▸ **TASK INSTRUCTIONS**: Beginning with the line that contains "export CORE_MARGIN = 3", copy each remaining line of the data below exactly.

[Collected data]
--- config.mk ---
export PLATFORM = sky130hd
export DESIGN_NAME = i2c_regfile_target
export DESIGN_NICKNAME = d
export VERILOG_FILES = /design/src/rtl/i2c_tgt_pkg.sv /design/src/rtl/i2c_bus_sync.sv /design/src/rtl/i2c_tgt_regbank.sv /design/src/rtl/i2c_tgt_fsm.sv /design/src/rtl/i2c_regfile_target.sv
export SDC_FILE = /design/constraint.sdc
export NUM_CORES = 1
export LEC_CHECK = 0
export BUFFER_PORTS_ARGS = -buffer_cell sky130_fd_sc_hd__buf_2
export CORE_MARGIN = 3
export CORE_UTILIZATION = 38
export CTS_CLUSTER_SIZE = 30
export DETAILED_ROUTE_END_ITERATION = 10
export SLEW_MARGIN = 20
export SYNTH_ARGS = -nofsm -noshare
export SYNTH_HDL_FRONTEND = slang
export SYNTH_SLANG_ARGS = --single-unit
--- constraint.sdc ---
create_clock -name clk -period 2.1 [get_ports clk]
set_clock_uncertainty 0.05 [all_clocks]
set_input_delay 0.105 -clock clk [delete_from_list [all_inputs] [get_ports clk]]
set_output_delay 0.105 -clock clk [all_outputs]
set_load 0.005 [all_outputs]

▸ **TASK RESPONSE**:
export CORE_MARGIN = 3
export CORE_UTILIZATION = 38
export CTS_CLUSTER_SIZE = 30
export DETAILED_ROUTE_END_ITERATION = 10
export SLEW_MARGIN = 20
export SYNTH_ARGS = -nofsm -noshare
export SYNTH_HDL_FRONTEND = slang
export SYNTH_SLANG_ARGS = --single-unit
--- constraint.sdc ---
create_clock -name clk -period 2.1 [get_ports clk]
set_clock_uncertainty 0.05 [all_clocks]
set_input_delay 0.105 -clock clk [delete_from_list [all_inputs] [get_ports clk]]
set_output_delay 0.105 -clock clk [all_outputs]
set_load 0.005 [all_outputs]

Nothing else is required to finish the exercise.